Increased Use Of Drug-Eluting Stents, ICDs Nets Higher Costs For Patients
Increased use of drug-eluting stents (DES) and implantable cardioverter-defibrillators (ICDs) between 2003 and 2006 netted significantly higher costs for coronary artery disease and chronic heart failure patients, researchers said. The increased use of these technologies also partly explained the growth in healthcare costs during these years.
DES and ICDs are among the most common and costly interventional therapies used in patients with cardiovascular disease.

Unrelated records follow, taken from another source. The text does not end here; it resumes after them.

<file path="src/rtl/tmt_pkg.sv">
package tmt_pkg;
  typedef enum logic [1:0] {
    MODE_ONESHOT  = 2'b00,
    MODE_PERIODIC = 2'b01,
    MODE_DEADLINE = 2'b10,
    MODE_RSVD     = 2'b11
  } tmr_mode_e;

  typedef enum logic [1:0] {
    ADDR_CTRL = 2'd0,
    ADDR_INIT = 2'd1,
    ADDR_CUR  = 2'd2,
    ADDR_DIV  = 2'd3
  } reg_addr_e;

  localparam int CTRL_MASK_BIT = 16;
  localparam int CTRL_MODE_LO  = 17;
  localparam int VEC_W         = 8;
endpackage

</file>
<file path="src/rtl/tmt_ctrl_reg.sv">
module tmt_ctrl_reg
  import tmt_pkg::*;
#(
  parameter int DATA_W = 32
) (
  input  logic             clk,
  input  logic             rst,
  input  logic             wr_en,
  input  logic [VEC_W-1:0] wr_vector,
  input  logic             wr_mask,
  input  logic [1:0]       wr_mode,
  input  logic             dl_supported,
  input  logic             sw_enable,
  output logic [VEC_W-1:0] vector,
  output logic             masked,
  output tmr_mode_e        mode,
  output logic             mode_change,
  output logic [DATA_W-1:0] rd_word
);
  tmr_mode_e  next_mode;
  logic       next_mask;

  // Bit 18 of the mode is only writable when deadline mode is supported
  assign next_mode   = tmr_mode_e'({wr_mode[1] & dl_supported, wr_mode[0]});
  assign next_mask   = wr_mask | ~sw_enable;
  assign mode_change = wr_en && (next_mode != mode);

  always_ff @(posedge clk) begin
    if (rst) begin
      vector <= '0;
      masked <= 1'b1;
      mode   <= MODE_ONESHOT;
    end else if (wr_en) begin
      vector <= wr_vector;
      masked <= next_mask;
      mode   <= next_mode;
    end
  end

  always_comb begin
    rd_word = '0;
    rd_word[VEC_W-1:0]                    = vector;
    rd_word[CTRL_MASK_BIT]                = masked;
    rd_word[CTRL_MODE_LO+1:CTRL_MODE_LO]  = mode;
  end

  p_mode_hi_blocked_r2: assert property (@(posedge clk) disable iff (rst)
    (wr_en && !dl_supported) |=> (mode[1] == 1'b0))
    else $error("R2: mode bit 18 stored while deadline unsupported");

  p_sw_off_masks_r3: assert property (@(posedge clk) disable iff (rst)
    (wr_en && !sw_enable) |=> masked)
    else $error("R3: mask not forced while software-disabled");
endmodule

</file>
<file path="src/rtl/tmt_countdown.sv">
module tmt_countdown
  import tmt_pkg::*;
#(
  parameter int CNT_W      = 32,
  parameter int DIV_SEL_W  = 3,
  parameter int MIN_PERIOD = 16
) (
  input  logic                 clk,
  input  logic                 rst,
  input  tmr_mode_e            mode,
  input  logic                 cancel,
  input  logic                 init_wr,
  input  logic [CNT_W-1:0]     init_wdata,
  input  logic                 div_wr,
  input  logic [DIV_SEL_W-1:0] div_wdata,
  output logic [CNT_W-1:0]     init_q,
  output logic [CNT_W-1:0]     cnt_q,
  output logic [DIV_SEL_W-1:0] div_q,
  output logic                 armed,
  output logic                 fire
);
  localparam int PRE_W  = (1 << DIV_SEL_W) - 1;
  localparam int PRE_W1 = PRE_W + 1;
  localparam int GAP_W  = $clog2(MIN_PERIOD) + 1;
  localparam logic [GAP_W-1:0] GAP_MAX = GAP_W'(MIN_PERIOD - 1);

  logic [PRE_W-1:0] presc_q;
  logic [PRE_W:0]   pow;
  logic [PRE_W-1:0] lim;
  logic [GAP_W-1:0] gap_q;
  logic             live, init_take, tick, cnt_hit, gap_ok, expire;

  assign live      = (mode == MODE_ONESHOT) || (mode == MODE_PERIODIC);
  assign init_take = init_wr && (mode != MODE_DEADLINE);
  assign pow       = PRE_W1'(1) << div_q;
  assign lim       = PRE_W'(pow - 1'b1);
  assign tick      = armed && (presc_q >= lim) && (cnt_q != '0);
  assign cnt_hit   = armed && ((tick && cnt_q == CNT_W'(1)) || cnt_q == '0);
  // Periodic expiries wait until the minimum period has elapsed
  assign gap_ok    = (mode != MODE_PERIODIC) || (gap_q >= GAP_MAX);
  assign expire    = cnt_hit && gap_ok;
  assign fire      = expire && !cancel && !init_take;

  always_ff @(posedge clk) begin
    if (rst) begin
      init_q  <= '0;
      cnt_q   <= '0;
      div_q   <= '0;
      presc_q <= '0;
      gap_q   <= '0;
      armed   <= 1'b0;
    end else begin
      if (div_wr) div_q <= div_wdata;
      if (armed && gap_q != GAP_MAX) gap_q <= gap_q + 1'b1;

      if (cancel) begin
        armed <= 1'b0;
      end else if (init_take) begin
        init_q  <= init_wdata;
        cnt_q   <= init_wdata;
        presc_q <= '0;
        gap_q   <= '0;
        armed   <= (init_wdata != '0) && live;
      end else if (fire) begin
        presc_q <= '0;
        if (mode == MODE_PERIODIC) begin
          cnt_q <= init_q;
          gap_q <= '0;
        end else begin
          cnt_q <= '0;
          armed <= 1'b0;
        end
      end else if (tick) begin
        presc_q <= '0;
        cnt_q   <= cnt_q - 1'b1;
      end else if (armed && cnt_q != '0) begin
        presc_q <= presc_q + 1'b1;
      end
    end
  end

  p_cnt_within_init_r5: assert property (@(posedge clk) disable iff (rst)
    armed |-> (cnt_q <= init_q))
    else $error("R5: running count above initial count");

  p_oneshot_stops_r5: assert property (@(posedge clk) disable iff (rst)
    (fire && mode == MODE_ONESHOT) |=> (!armed && cnt_q == '0))
    else $error("R5: one-shot kept running after expiry");

  p_zero_init_idle_r6: assert property (@(posedge clk) disable iff (rst)
    (init_take && !cancel && init_wdata == '0) |=> !armed)
    else $error("R6: zero initial count armed the timer");

  p_periodic_reload_r7: assert property (@(posedge clk) disable iff (rst)
    (fire && mode == MODE_PERIODIC) |=> (armed && cnt_q == $past(init_q)))
    else $error("R7: periodic expiry did not reload");
endmodule

</file>
<file path="src/rtl/tmt_deadline.sv">
module tmt_deadline
  import tmt_pkg::*;
#(
  parameter int TS_W = 64
) (
  input  logic            clk,
  input  logic            rst,
  input  tmr_mode_e       mode,
  input  logic            cancel,
  input  logic            wr,
  input  logic [TS_W-1:0] wdata,
  input  logic [TS_W-1:0] tsc,
  output logic [TS_W-1:0] rd_word,
  output logic            armed,
  output logic            fire
);
  logic [TS_W-1:0] dl_q;
  logic            live, take;

  assign live    = (mode == MODE_DEADLINE);
  assign take    = wr && live;
  // A new deadline write supersedes an expiry in the same cycle
  assign fire    = armed && (tsc >= dl_q) && !cancel && !take;
  assign rd_word = live ? dl_q : '0;

  always_ff @(posedge clk) begin
    if (rst) begin
      dl_q  <= '0;
      armed <= 1'b0;
    end else if (cancel) begin
      dl_q  <= '0;
      armed <= 1'b0;
    end else if (take) begin
      dl_q  <= wdata;
      armed <= (wdata != '0);
    end else if (fire) begin
      dl_q  <= '0;
      armed <= 1'b0;
    end
  end

  p_fire_clears_r12: assert property (@(posedge clk) disable iff (rst)
    fire |=> (!armed && dl_q == '0))
    else $error("R12: deadline not cleared after firing");

  p_idle_outside_r10: assert property (@(posedge clk) disable iff (rst)
    !live |-> !armed)
    else $error("R10: deadline armed outside deadline mode");

  p_zero_disarms_r11: assert property (@(posedge clk) disable iff (rst)
    (take && !cancel && wdata == '0) |=> !armed)
    else $error("R11: zero deadline left timer armed");
endmodule

</file>
<file path="src/rtl/tri_mode_irq_timer.sv">
module tri_mode_irq_timer
  import tmt_pkg::*;
#(
  parameter int DATA_W     = 32,
  parameter int DIV_SEL_W  = 3,
  parameter int MIN_PERIOD = 16,
  parameter int TS_W       = 64
) (
  input  logic              clk,
  input  logic              rst,
  input  logic              dl_supported,
  input  logic              sw_enable,
  input  logic              reg_wr,
  input  logic [1:0]        reg_addr,
  input  logic [DATA_W-1:0] reg_wdata,
  output logic [DATA_W-1:0] reg_rdata,
  input  logic              dl_wr,
  input  logic [TS_W-1:0]   dl_wdata,
  output logic [TS_W-1:0]   dl_rdata,
  input  logic [TS_W-1:0]   tsc,
  output logic              irq_valid,
  output logic [VEC_W-1:0]  irq_vector
);
  localparam int CNT_W = DATA_W;

  logic              ctrl_wr, init_wr, div_wr, mode_change, masked;
  logic [VEC_W-1:0]  vector;
  tmr_mode_e         mode;
  logic [DATA_W-1:0] ctrl_word;
  logic [CNT_W-1:0]  init_q, cnt_q;
  logic [DIV_SEL_W-1:0] div_q;
  logic              cd_armed, cd_fire, dl_armed, dl_fire;
  logic [TS_W-1:0]   dl_word;

  assign ctrl_wr = reg_wr && (reg_addr == ADDR_CTRL);
  assign init_wr = reg_wr && (reg_addr == ADDR_INIT);
  assign div_wr  = reg_wr && (reg_addr == ADDR_DIV);

  tmt_ctrl_reg #(.DATA_W(DATA_W)) u_ctrl (
    .clk(clk), .rst(rst), .wr_en(ctrl_wr),
    .wr_vector(reg_wdata[VEC_W-1:0]),
    .wr_mask(reg_wdata[CTRL_MASK_BIT]),
    .wr_mode(reg_wdata[CTRL_MODE_LO+1:CTRL_MODE_LO]),
    .dl_supported(dl_supported), .sw_enable(sw_enable),
    .vector(vector), .masked(masked), .mode(mode),
    .mode_change(mode_change), .rd_word(ctrl_word)
  );

  tmt_countdown #(.CNT_W(CNT_W), .DIV_SEL_W(DIV_SEL_W), .MIN_PERIOD(MIN_PERIOD)) u_cd (
    .clk(clk), .rst(rst), .mode(mode), .cancel(mode_change),
    .init_wr(init_wr), .init_wdata(reg_wdata),
    .div_wr(div_wr), .div_wdata(reg_wdata[DIV_SEL_W-1:0]),
    .init_q(init_q), .cnt_q(cnt_q), .div_q(div_q),
    .armed(cd_armed), .fire(cd_fire)
  );

  tmt_deadline #(.TS_W(TS_W)) u_dl (
    .clk(clk), .rst(rst), .mode(mode), .cancel(mode_change),
    .wr(dl_wr), .wdata(dl_wdata), .tsc(tsc),
    .rd_word(dl_word), .armed(dl_armed), .fire(dl_fire)
  );

  always_ff @(posedge clk) begin
    if (rst) begin
      irq_valid  <= 1'b0;
      irq_vector <= '0;
      reg_rdata  <= '0;
      dl_rdata   <= '0;
    end else begin
      irq_valid  <= (cd_fire || dl_fire) && !masked;
      irq_vector <= vector;
      dl_rdata   <= dl_word;
      case (reg_addr)
        ADDR_CTRL: reg_rdata <= ctrl_word;
        ADDR_INIT: reg_rdata <= init_q;
        ADDR_CUR:  reg_rdata <= (mode == MODE_DEADLINE) ? '0 : cnt_q;
        default:   reg_rdata <= DATA_W'(div_q);
      endcase
    end
  end

  p_switch_cancels_r4: assert property (@(posedge clk) disable iff (rst)
    mode_change |=> (!cd_armed && !dl_armed))
    else $error("R4: mode switch left a timer armed");

  p_masked_quiet_r13: assert property (@(posedge clk) disable iff (rst)
    irq_valid |-> !$past(masked))
    else $error("R13: interrupt raised while masked");

  p_one_source_r1: assert property (@(posedge clk) disable iff (rst)
    !(cd_fire && dl_fire))
    else $error("R1: countdown and deadline fired together");
endmodule

</file>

In the study, researchers looked at the fiscal impact of these devices by examining Medicare claims from 2003 to 2006 and separately identifying groups of patients between ages 66 and 85 in each year diagnosed with coronary artery disease and chronic heart failure. They calculated annual average cost of care, as well as the average use rate of DES for coronary artery disease and ICDs for chronic heart failure.
The researchers found:
- The average inflation-adjusted costs for coronary artery disease patients increased from $12,160 in 2003 to $12,721 in 2006.
- The average costs for chronic heart failure patients increased from $17,153 in 2003 to $18,371 in 2006.
- The average cost increase for coronary artery disease patients treated with DES was $412, while the average cost increase for chronic heart failure patients with ICDs was $189.
As a result, between 2003 and 2006, the total cost increase attributable to DES in the Medicare coronary artery disease population ages 66 to 85 was $3.32 billion (73 percent of total growth). The total cost increase in the Medicare chronic heart failure population attributable to ICDs was $774 million (15 percent of total growth).